Faster Cloud Computing
Reliable software can now handle data on the fly rather than in batches
Source: “MapReduce Online”
Tyson Condie et al.
Proceedings of the seventh USENIX Symposium on Network Design and Implementation, April 28-30, 2010, San Jose, CA
Results: Researchers have modified Hadoop MapReduce, a software platform designed to reliably process large amounts of data on a cluster of computers (as is necessary in cloud computing). The changes decreased by several orders of magnitude the time the software takes to process data, without sacrificing the reliability the technology is known for.
Why it matters: The earlier version of Hadoop was too slow to handle applications that require real-time responsiveness, such as providing near-instant updates about the traffic or sales transactions on a website. The new version could expand the range of applications that can run on distributed computers. It could also make applications that are run in the cloud more reliable by allowing managers to catch abnormal behavior as soon as it happens.

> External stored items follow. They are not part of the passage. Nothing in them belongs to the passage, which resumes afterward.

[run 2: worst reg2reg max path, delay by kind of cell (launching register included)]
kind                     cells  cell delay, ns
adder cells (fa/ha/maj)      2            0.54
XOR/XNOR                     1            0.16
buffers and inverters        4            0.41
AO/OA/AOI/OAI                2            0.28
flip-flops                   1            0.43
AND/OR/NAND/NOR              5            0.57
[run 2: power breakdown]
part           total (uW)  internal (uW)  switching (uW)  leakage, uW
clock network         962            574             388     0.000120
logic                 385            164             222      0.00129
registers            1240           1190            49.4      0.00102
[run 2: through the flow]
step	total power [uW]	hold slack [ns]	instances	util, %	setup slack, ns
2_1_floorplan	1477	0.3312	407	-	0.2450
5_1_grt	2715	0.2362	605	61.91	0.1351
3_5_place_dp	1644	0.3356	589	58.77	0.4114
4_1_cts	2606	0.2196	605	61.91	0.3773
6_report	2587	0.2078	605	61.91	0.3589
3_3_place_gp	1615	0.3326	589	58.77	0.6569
$ cat config.mk
export PLATFORM = sky130hd
export DESIGN_NAME = dpc_pll_host
export DESIGN_NICKNAME = d
export VERILOG_FILES = /design/src/pkg/dpc_pkg.sv /design/src/pkg/dpc_spi_if.sv /design/src/design/dpc_pll_host.sv /design/src/design/dpc_spi_engine.sv
export SDC_FILE = /design/constraint.sdc
export NUM_CORES = 1
export LEC_CHECK = 0
export BUFFER_PORTS_ARGS = -buffer_cell sky130_fd_sc_hd__buf_2
export CELL_PAD_IN_SITES_DETAIL_PLACEMENT = 0
export CELL_PAD_IN_SITES_GLOBAL_PLACEMENT = 1
export CORE_ASPECT_RATIO = 0.6
export CORE_UTILIZATION = 43
export CTS_CLUSTER_SIZE = 20
export DETAILED_ROUTE_END_ITERATION = 12
export HOLD_SLACK_MARGIN = 0.08
export PLACE_DENSITY = 0.78
export RECOVER_POWER = 100
export SLEW_MARGIN = 20
export SYNTH_ARGS = -nofsm -noshare
export SYNTH_HDL_FRONTEND = slang
export SYNTH_SLANG_ARGS = --single-unit
$ cat constraint.sdc
create_clock -name clock -period 2.5 [get_ports clock]
set_input_delay 0.25 -clock clock [delete_from_list [all_inputs] [get_ports clock]]
set_output_delay 0.25 -clock clock [all_outputs]
set_load 0.05 [all_outputs]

Methods: The researchers reduced the time it took Hadoop MapReduce to complete jobs by adapting a technique called pipelining. Ordinarily, Hadoop waits until one task is complete before it will start a second; that makes it easier to handle the failure of a computer in the cluster. With pipelining, data can be sent and processed continuously before the first task is complete.
Next steps: One of the researchers would like to develop the system further so that it can be used to customize Web-page layouts in real time in response to user behavior.